** Opening Extracted material block **
### src/hw/rtl/psp_pkg.sv
`default_nettype none

package psp_pkg;

   localparam int PACKET_BYTES = 188;
   localparam int POS_W        = $clog2(PACKET_BYTES + 1);
   localparam int PID_W        = 13;
   localparam int CRC_W        = 32;
   localparam int QUEUE_DEPTH  = 4;
   localparam int QPTR_W       = $clog2(QUEUE_DEPTH);
   localparam int QCNT_W       = $clog2(QUEUE_DEPTH + 1);
   localparam int TAIL_BYTES   = 4;
   localparam int SEL_W        = $clog2(TAIL_BYTES + 1);
   localparam int HEADER_BYTES = 4;
   localparam int MAX_RUN      = PACKET_BYTES - HEADER_BYTES;

   localparam logic [CRC_W-1:0] CRC_POLY = 32'h04C1_1DB7;
   localparam logic [CRC_W-1:0] CRC_INIT = '1;

   localparam logic [7:0] SYNC_BYTE    = 8'h47;
   localparam logic [7:0] CC_BASE      = 8'h10;
   localparam logic [7:0] POINTER_BYTE = 8'h00;
   localparam logic [7:0] PAD_BYTE     = 8'hFF;

   typedef struct packed {
      logic [7:0]       data;
      logic             last;
      logic [CRC_W-1:0] crc;
   } entry_type;

   typedef struct packed {
      logic      valid;
      entry_type head;
   } queue_out_type;

endpackage

`default_nettype wire

### src/hw/rtl/psp_front.sv
`default_nettype none

module psp_front (
   input  wire                logic clock,
   input  wire                logic reset,
   input  wire                logic req_push,
   input  wire                logic [7:0] req_section_byte,
   input  wire                logic req_final_byte,
   input  wire                logic queue_full,
   output psp_pkg::entry_type       push_entry,
   output logic                     push_valid
);
   import psp_pkg::*;

   logic [CRC_W-1:0] crc_ff;
   logic [CRC_W-1:0] crc_in;
   logic [CRC_W-1:0] crc_next;
   logic             accept;

   function automatic logic [CRC_W-1:0] crc_byte(input logic [CRC_W-1:0] crc,
                                                 input logic [7:0] b);
      logic [CRC_W-1:0] c;
      logic             top;
      c = crc;
      for (int i = 7; i >= 0; i--) begin
         top = c[CRC_W-1] ^ b[i];
         c   = {c[CRC_W-2:0], 1'b0};
         if (top) begin
            c = c ^ CRC_POLY;
         end
      end
      return c;
   endfunction

   assign accept   = req_push && !queue_full;
   assign crc_next = crc_byte(crc_ff, req_section_byte);

   always_comb begin
      crc_in = crc_ff;
      if (accept) begin
         crc_in = req_final_byte ? CRC_INIT : crc_next;
      end
   end

   always_ff @(posedge clock) begin
      if (reset) begin
         crc_ff <= CRC_INIT;
      end else begin
         crc_ff <= crc_in;
      end
   end

   assign push_valid      = accept;
   assign push_entry.data = req_section_byte;
   assign push_entry.last = req_final_byte;
   assign push_entry.crc  = crc_next;

endmodule

`default_nettype wire

### src/hw/rtl/psp_queue.sv
`default_nettype none

module psp_queue (
   input  wire                logic clock,
   input  wire                logic reset,
   input  wire                logic push_valid,
   input  wire psp_pkg::entry_type  push_entry,
   output logic                     full,
   output psp_pkg::queue_out_type   q_out,
   input  wire                logic pop
);
   import psp_pkg::*;

   entry_type          entries_ff [QUEUE_DEPTH];
   logic [QPTR_W-1:0]  wr_ptr_ff;
   logic [QPTR_W-1:0]  wr_ptr_in;
   logic [QPTR_W-1:0]  rd_ptr_ff;
   logic [QPTR_W-1:0]  rd_ptr_in;
   logic [QCNT_W-1:0]  count_ff;
   logic [QCNT_W-1:0]  count_in;
   logic               do_pop;

   assign full        = (count_ff == QCNT_W'(QUEUE_DEPTH));
   assign q_out.valid = (count_ff != '0);
   assign q_out.head  = entries_ff[rd_ptr_ff];
   assign do_pop      = pop && q_out.valid;

   always_comb begin
      wr_ptr_in = push_valid ? wr_ptr_ff + QPTR_W'(1) : wr_ptr_ff;
      rd_ptr_in = do_pop ? rd_ptr_ff + QPTR_W'(1) : rd_ptr_ff;
      count_in  = count_ff;
      if (push_valid && !do_pop) begin
         count_in = count_ff + QCNT_W'(1);
      end else if (do_pop && !push_valid) begin
         count_in = count_ff - QCNT_W'(1);
      end
   end

   always_ff @(posedge clock) begin
      if (reset) begin
         wr_ptr_ff <= '0;
         rd_ptr_ff <= '0;
         count_ff  <= '0;
      end else begin
         wr_ptr_ff <= wr_ptr_in;
         rd_ptr_ff <= rd_ptr_in;
         count_ff  <= count_in;
      end
   end

   always_ff @(posedge clock) begin
      if (push_valid) begin
         entries_ff[wr_ptr_ff] <= push_entry;
      end
   end

endmodule

`default_nettype wire

### src/hw/rtl/psp_back.sv
`default_nettype none

module psp_back (
   input  wire                logic clock,
   input  wire                logic reset,
   input  wire                logic [psp_pkg::PID_W-1:0] stream_pid,
   input  wire psp_pkg::queue_out_type q_out,
   output logic                     q_pop,
   output logic                     rsp_empty,
   input  wire                logic rsp_pop,
   output logic               [7:0] rsp_out_byte,
   output logic               [7:0] rsp_run_length,
   output logic                     rsp_section_done
);
   import psp_pkg::*;

   typedef enum logic [5:0] {
      ST_DATA   = 6'b000001,
      ST_PID_HI = 6'b000010,
      ST_PID_LO = 6'b000100,
      ST_CC     = 6'b001000,
      ST_PTR    = 6'b010000,
      ST_PAD    = 6'b100000
   } state_type;

   state_type          state_ff, state_in;
   logic [POS_W-1:0]   pos_ff, pos_in;
   logic [SEL_W-1:0]   sel_ff, sel_in;
   logic [3:0]         cc_ff, cc_in;
   logic               first_ff, first_in;
   logic               valid_ff, valid_in;
   logic [7:0]         byte_ff, byte_in;
   logic [7:0]         run_ff, run_in;
   logic               done_ff, done_in;

   logic               advance;
   logic               pop_cmd;
   logic [POS_W:0]     pos_inc;
   logic [POS_W-1:0]   pos_wrap;
   logic [7:0]         cur_byte;
   logic [3:0]         cc_next;
   entry_type          head;

   assign head     = q_out.head;
   assign advance  = q_out.valid && (!valid_ff || rsp_pop);
   assign pos_inc  = {1'b0, pos_ff} + (POS_W + 1)'(1);
   assign pos_wrap = (pos_inc == (POS_W + 1)'(PACKET_BYTES)) ? '0 : pos_inc[POS_W-1:0];
   assign cc_next  = cc_ff + 4'd1;

   always_comb begin
      case (sel_ff)
         SEL_W'(1): cur_byte = head.crc[31:24];
         SEL_W'(2): cur_byte = head.crc[23:16];
         SEL_W'(3): cur_byte = head.crc[15:8];
         SEL_W'(4): cur_byte = head.crc[7:0];
         default:   cur_byte = head.data;
      endcase
   end

   always_comb begin
      state_in = state_ff;
      pos_in   = pos_ff;
      sel_in   = sel_ff;
      cc_in    = cc_ff;
      first_in = first_ff;
      byte_in  = cur_byte;
      run_in   = 8'd1;
      done_in  = 1'b0;
      pop_cmd  = 1'b0;
      unique case (state_ff)
         ST_DATA: begin
            if (pos_ff == '0) begin
               byte_in  = SYNC_BYTE;
               state_in = ST_PID_HI;
            end else begin
               pos_in  = pos_wrap;
               done_in = head.last && (sel_ff == SEL_W'(TAIL_BYTES)) && (pos_wrap == '0);
               if (head.last && (sel_ff != SEL_W'(TAIL_BYTES))) begin
                  sel_in = sel_ff + SEL_W'(1);
               end else if (head.last && (pos_wrap != '0)) begin
                  state_in = ST_PAD;
               end else begin
                  pop_cmd = 1'b1;
                  sel_in  = '0;
                  if (head.last) begin
                     first_in = 1'b1;
                  end
               end
            end
         end
         ST_PID_HI: begin
            byte_in  = {1'b0, first_ff, 1'b0, stream_pid[PID_W-1:8]};
            state_in = ST_PID_LO;
         end
         ST_PID_LO: begin
            byte_in  = stream_pid[7:0];
            state_in = ST_CC;
         end
         ST_CC: begin
            byte_in  = CC_BASE | {4'b0000, cc_next};
            cc_in    = cc_next;
            pos_in   = POS_W'(HEADER_BYTES);
            state_in = first_ff ? ST_PTR : ST_DATA;
         end
         ST_PTR: begin
            byte_in  = POINTER_BYTE;
            pos_in   = POS_W'(HEADER_BYTES + 1);
            first_in = 1'b0;
            state_in = ST_DATA;
         end
         ST_PAD: begin
            byte_in  = PAD_BYTE;
            run_in   = 8'(PACKET_BYTES - int'(pos_ff));
            done_in  = 1'b1;
            pos_in   = '0;
            first_in = 1'b1;
            sel_in   = '0;
            pop_cmd  = 1'b1;
            state_in = ST_DATA;
         end
         default: begin
            state_in = ST_DATA;
         end
      endcase
   end

   assign q_pop    = advance && pop_cmd;
   assign valid_in = advance || (valid_ff && !rsp_pop);

   always_ff @(posedge clock) begin
      if (reset) begin
         state_ff <= ST_DATA;
         pos_ff   <= '0;
         sel_ff   <= '0;
         cc_ff    <= 4'hF;
         first_ff <= 1'b1;
         valid_ff <= 1'b0;
      end else begin
         valid_ff <= valid_in;
         if (advance) begin
            state_ff <= state_in;
            pos_ff   <= pos_in;
            sel_ff   <= sel_in;
            cc_ff    <= cc_in;
            first_ff <= first_in;
         end
      end
   end

   always_ff @(posedge clock) begin
      if (advance) begin
         byte_ff <= byte_in;
         run_ff  <= run_in;
         done_ff <= done_in;
      end
   end

   assign rsp_empty        = !valid_ff;
   assign rsp_out_byte     = byte_ff;
   assign rsp_run_length   = run_ff;
   assign rsp_section_done = done_ff;

endmodule

`default_nettype wire

### src/hw/rtl/psi_section_packetizer.sv
// PSI section packetizer with MPEG-2 CRC-32.
// Request channel: push one section byte with req_section_byte; set
// req_final_byte on the last byte of the section. A request is taken at an
// edge with req_push high and req_full low.
// Result channel: while rsp_empty is low the oldest result is on rsp_*;
// rsp_pop at such an edge takes it. Each result is one transport byte, or a
// run of 0xFF padding (rsp_run_length bytes) closing the last packet;
// rsp_section_done marks the section's final result.
// csr_wr_en/csr_wr_data write the 13-bit PID; write only while idle.
// A four-entry request queue decouples input from the sequencer; a taken
// request passes through it and the output register before its first result
// shows. Throughput: one result per cycle from the output sequencer while
// the queue holds an entry and the receiver pops; a body byte gives one
// result, a header four or five, the last byte four CRC results and any pad.
// Reset: PID 0, continuity 15 so the first header carries 0, queues empty.
// When the receiver stalls, the result holds, the queue fills, and req_full
// rises after four more requests.
`default_nettype none

module psi_section_packetizer (
   input  wire  logic                        clock,
   input  wire  logic                        reset,
   input  wire  logic                        req_push,
   output logic                              req_full,
   input  wire  logic [7:0]                  req_section_byte,
   input  wire  logic                        req_final_byte,
   output logic                              rsp_empty,
   input  wire  logic                        rsp_pop,
   output logic [7:0]                        rsp_out_byte,
   output logic [7:0]                        rsp_run_length,
   output logic                              rsp_section_done,
   input  wire  logic                        csr_wr_en,
   input  wire  logic [psp_pkg::PID_W-1:0]   csr_wr_data
);
   import psp_pkg::*;

   logic [PID_W-1:0] pid_ff;
   entry_type        push_entry;
   logic             push_valid;
   queue_out_type    q_out;
   logic             q_pop;

   always_ff @(posedge clock) begin
      if (reset) begin
         pid_ff <= '0;
      end else if (csr_wr_en) begin
         pid_ff <= csr_wr_data;
      end
   end

   psp_front u_front (
      .clock            (clock),
      .reset            (reset),
      .req_push         (req_push),
      .req_section_byte (req_section_byte),
      .req_final_byte   (req_final_byte),
      .queue_full       (req_full),
      .push_entry       (push_entry),
      .push_valid       (push_valid)
   );

   psp_queue u_queue (
      .clock      (clock),
      .reset      (reset),
      .push_valid (push_valid),
      .push_entry (push_entry),
      .full       (req_full),
      .q_out      (q_out),
      .pop        (q_pop)
   );

   psp_back u_back (
      .clock            (clock),
      .reset            (reset),
      .stream_pid       (pid_ff),
      .q_out            (q_out),
      .q_pop            (q_pop),
      .rsp_empty        (rsp_empty),
      .rsp_pop          (rsp_pop),
      .rsp_out_byte     (rsp_out_byte),
      .rsp_run_length   (rsp_run_length),
      .rsp_section_done (rsp_section_done)
   );

endmodule

`default_nettype wire

### config.mk
export PLATFORM = sky130hd
export DESIGN_NAME = psi_section_packetizer
export DESIGN_NICKNAME = d
export VERILOG_FILES = /design/src/hw/rtl/psp_pkg.sv /design/src/hw/rtl/psp_front.sv /design/src/hw/rtl/psp_queue.sv /design/src/hw/rtl/psp_back.sv /design/src/hw/rtl/psi_section_packetizer.sv
export SDC_FILE = /design/constraint.sdc
export NUM_CORES = 1
export LEC_CHECK = 0
export ABC_AREA = 1
export BUFFER_PORTS_ARGS = -buffer_cell sky130_fd_sc_hd__buf_2
export CORE_ASPECT_RATIO = 0.9
export CORE_MARGIN = 2
export CORE_UTILIZATION = 60
export DETAILED_ROUTE_END_ITERATION = 8
export PLACE_DENSITY_LB_ADDON = 0.3
export SETUP_SLACK_MARGIN = 0.5
export SLEW_MARGIN = 20
export SYNTH_ARGS = -nofsm -noshare
export SYNTH_HDL_FRONTEND = slang
export SYNTH_SLANG_ARGS = --single-unit
### constraint.sdc
create_clock -name clock -period 3.35 [get_ports clock]
set_clock_uncertainty 0.05 [all_clocks]
set_input_delay 0.1675 -clock clock [delete_from_list [all_inputs] [get_ports clock]]
set_output_delay 0.1675 -clock clock [all_outputs]
set_load 0.05 [all_outputs]
==> results.cfg, run 1 <==
[status]
status = finished clean

[worst_setup_path]
r2r-end = u_queue.count_ff[2]$_SDFFE_PP0P_
crit_type = reg -> reg
startpoint_type = register
reg2regPathDepth = 20
critPathCaptureType = register
critPathRequiredTime_ns = 3.73
timing.rr.start = u_back.pos_ff[1]$_SDFFE_PP0P_
critPathArrivalTime_ns = 3.09
r2r_slack_ns = 0.64
worstPathMaxFanout = 6

[synthesis]
ys_types = 46
ys_seq_area_share_pct = 61.0
syn_area_mm2 = 0.0114
async_flop_share_pct = 0
synth_edf_count = 181
ys_warn_count = 0
synth.ff_latch_count = 258
synth_ff_type = edfxtp_1
synthCells = 1090
synth.avg_cell_area_um2 = 10.5
synth_nets = 1131

[die]
die_h_um = 135
rows = 47
die_x_um = 150
core_region_area_mm2 = 0.0185
die-area_mm2 = 0.0202
start_util_pct = 61.7
io_pins = 46

[sta]
fin_crit_sh_pct = 80.9
min_period_ns = 2.71
max-slew-margin-rel_pct = 51.7
setup_violations = 0
fin_tns_setup_ns = 0
rsz0062_at_grt = no
hold_violations = 0
worst_pin_slew_ns = 0.725
whs_ns = 0.0499
fmax_mhz = 369
drv_slew = 0

[min_path]
holdPathEnd = pid_ff[11]$_SDFFE_PP0P_
hold_path.class = in -> reg
holdCritStartpoint = csr_wr_en
min_path_cells = 3

[power]
power_density_mw_per_mm2 = 798
ir_drop_v = 0.000501
leakagePower_nw = 5.01

[place]
placement.io_buffers = 45
detailed_place_hpwl_mm = 15.9
gp_congestion = 0.862

[drt]
wl_mm = 27.4
vias = 8462
vias_per_cell = 5.88
post_drt_wl_per_cell_um = 19.0
drc = 0
postRouteAntennaNets = 0
drtIter0Drc = 917
dr.pass1.iters = 6

[global_route]
grt_remaining_overflow = 0
grt_max_degree = 59
grt_usage_pct = 27.4
grt_pass1_vias = 7946
antenna_found_initial = 2
grt_pass1_wl_mm = 42.5

[clocking]
clock_latency_ns = 0.55
path_clk_slew_ns = 0.07
cts_buffer_depth = 3
numCtsBuffers = 26
cts-root-buf = clkbuf_16
cts.sinks = 258
cts_tree = yes
h-tree-depth = 1

[finish]
nets = 1215
area_growth_pct = 16.4
regArea_mm2 = 0.00699
filler_cell_count = 1235
fin_util_pct = 71.9
multi_input_area_mm2 = 0.00409
final_layout_size_suffix_gt1_share_pct = 15.1

[job]
cap_violations = 0
## cells by family (layout without fill, tap and decap cells)
kind of cell	count (synthesis)	after routing	synth area share (%)
AO/OA/AOI/OAI	243	243	12.0
XOR/XNOR	84	84	7.35
adder cells (fa/ha/maj)	14	14	1.60
buffers and inverters	123	226	4.18
flip-flops	258	258	61.0
other	0	1	0
AND/OR/NAND/NOR	368	368	13.9
## power breakdown
group          switching (mW)  internal [mW]
clock network            1.19           1.73
logic                    2.28          0.911
registers               0.223           4.29
total                    3.70           6.93
## registers in the layout, indices dropped and copies added (netlist names), 2 cells and up, named ones only
| signal | flops |
|---|---|
| u_queue.wr_ptr_ff | 2 |
| u_queue.count_ff | 3 |
| u_back.rsp_out_byte | 8 |
| u_back.rsp_run_length | 8 |
| u_back.sel_ff | 3 |
| pid_ff | 13 |
| u_queue.entries_ff | 164 |
| u_front.crc_ff | 32 |
| u_back.state_ff | 6 |
| u_queue.rd_ptr_ff | 2 |
| u_back.pos_ff | 8 |
| u_back.cc_ff | 4 |
## worst max-delay path, stage by stage, from the launching register on
cell and delay (ns):
dfxtp_4 0.37, ha_1 0.18, nand2_2 0.08, nor2_2 0.11
nand2_1 0.06, nand2_1 0.08, nor2_1 0.06, nand2_2 0.10
o21ai_1 0.09, nand3_2 0.09, nand2_1 0.06, nand2_2 0.09
nand2_4 0.06, nand2_4 0.09, ha_1 0.16, inv_2 0.05
fa_2 0.39, a21oi_2 0.17, o21ai_2 0.08, o21ai_1 0.12
a21oi_1 0.06
## cell type report
class	instances	area share [%]
antenna	1	0.0188
timing repair buffer	105	5.75
clock buffer	37	5.67
multi-input combinational	709	30.7
tap	245	2.30
sequential	258	52.5
inverter	74	2.09
clock inverter	10	0.884
## how the worst max path moves through the flow
stage               slack, ns                        startpoint  depth (start not counted)                            endpoint
floorplan                0.16  u_queue.count_ff[0]$_SDFFE_PP0P_                          4  u_queue.entries_ff[0][0]$_DFFE_PP_
global placement         0.39     u_back.pos_ff[1]$_SDFFE_PP0P_                         20    u_queue.count_ff[2]$_SDFFE_PP0P_
detailed placement       0.25     u_back.pos_ff[1]$_SDFFE_PP0P_                         20    u_queue.count_ff[2]$_SDFFE_PP0P_
CTS                      0.52     u_back.pos_ff[1]$_SDFFE_PP0P_                         20    u_queue.count_ff[2]$_SDFFE_PP0P_
global route             0.50     u_back.pos_ff[1]$_SDFFE_PP0P_                         20    u_queue.count_ff[2]$_SDFFE_PP0P_
finish                   0.64     u_back.pos_ff[1]$_SDFFE_PP0P_                         20    u_queue.count_ff[2]$_SDFFE_PP0P_
## layout by cell type (no fill, tap or decap), types with 3 or more instances in the layout
cell           instances
clkbuf_1               7
xor2_2                 5
nand4_1               11
clkbuf_16             28
a221oi_1               5
nor3_1                 9
xnor2_1               23
o21ai_0              104
inv_2                  3
inv_1                 69
nor2_4                 5
nand2_1              144
buf_2                 45
nand2_4                5
o21ai_1                4
o22ai_1               57
ha_1                  13
edfxtp_1             181
nand3_2                3
xor2_1                49
dfxtp_2                4
clkinv_2               5
o221ai_1               4
nor2_1               132
dlygate4sd3_1         31
a21oi_2                3
dfxtp_4                3
dfxtp_1               70
or2_2                  6
a21oi_1               51
buf_4                 28
nand3_1               33
nor2_2                 8
xnor2_2                4
a221o_1                3
nand2_2                6
## stage by stage
stage	cells	power, mW	setup WS (ns)	area [µm²]
2_1_floorplan	1090	6.70	0.157	11400
3_3_place_gp	1353	7.52	0.386	12000
3_5_place_dp	1353	7.60	0.254	12000
4_1_cts	1434	10.5	0.522	13200
5_1_grt	1439	11.1	0.499	13300
6_report	1439	10.6	0.638	13300
## cells in the mapped netlist, drive strengths merged (2+ instances only)
cell	number	area, µm²
or2	7	43.8
o221ai	4	35.0
dfxtp	77	1540
nand3	36	195
a21oi	54	278
a211oi	2	15.0
nor4	2	27.5
nor2	145	552
o311ai	2	17.5
buf	11	57.6
a221oi	5	43.8
xor2	55	531
edfxtp	181	5440
nand4	12	81.3
nand2	156	634
o21ai	110	551
inv	73	274
clkbuf	38	143
nor3	10	50.1
o22ai	57	357
ha	13	163
o211ai	2	15.0
xnor2	29	310
a221o	3	30.0
## layer usage
layer  vias up  share of wire (%)  GRT usage [%]
li1       3957                  -              -
met1      4035                 42           39.5
met2       394                 47           42.3
met3        74                7.9           4.39
met4         2                3.5           10.7
met5         -              0.040              0
## what timing repair did
action,CTS,global route
hold endpoints to repair,50,0
pin swaps,1,4
gates resized for setup,8,25
gates cloned,0,0
buffers inserted,3,4
hold buffers,31,0
setup endpoints to repair,2,5
Note: power is estimated with default switching activity, not from simulation.
==> run 2: changes to the inputs <==
--- a/config.mk
+++ b/config.mk
@@ -9,7 +9,7 @@
 export BUFFER_PORTS_ARGS = -buffer_cell sky130_fd_sc_hd__buf_2
 export CORE_ASPECT_RATIO = 0.9
 export CORE_MARGIN = 2
-export CORE_UTILIZATION = 60
+export CORE_UTILIZATION = 56
 export DETAILED_ROUTE_END_ITERATION = 8
 export PLACE_DENSITY_LB_ADDON = 0.3
 export SETUP_SLACK_MARGIN = 0.5
==> constraint.sdc (replaced) <==
create_clock -name clock -period 2.45 [get_ports clock]
set_clock_uncertainty 0.05 [all_clocks]
set_input_delay 0.1225 -clock clock [delete_from_list [all_inputs] [get_ports clock]]
set_output_delay 0.1225 -clock clock [all_outputs]
set_load 0.05 [all_outputs]
==> run 2 against run 1 <==
Net effect: the flow now finishes with violations (setup timing); non-clock buffer count grew 122; setup slack worse by 0.80 ns; sequential cell count unchanged; final area is 16% higher; global-route usage grew 0.52 points; maximum frequency up 3.9%; core utilization is 5.1 points higher; final cell count is 9.2% higher; largest cell class unchanged; count of clock-buffer cells in the layout decreased by 2; wire length is 27% higher; die area up 6.9%.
** Closing Extracted material block **
■ Brief: Scan the material above for lines holding the string "holds" and copy those lines.

■ Response to the task:
// the queue holds an entry and the receiver pops; a body byte gives one
// When the receiver stalls, the result holds, the queue fills, and req_full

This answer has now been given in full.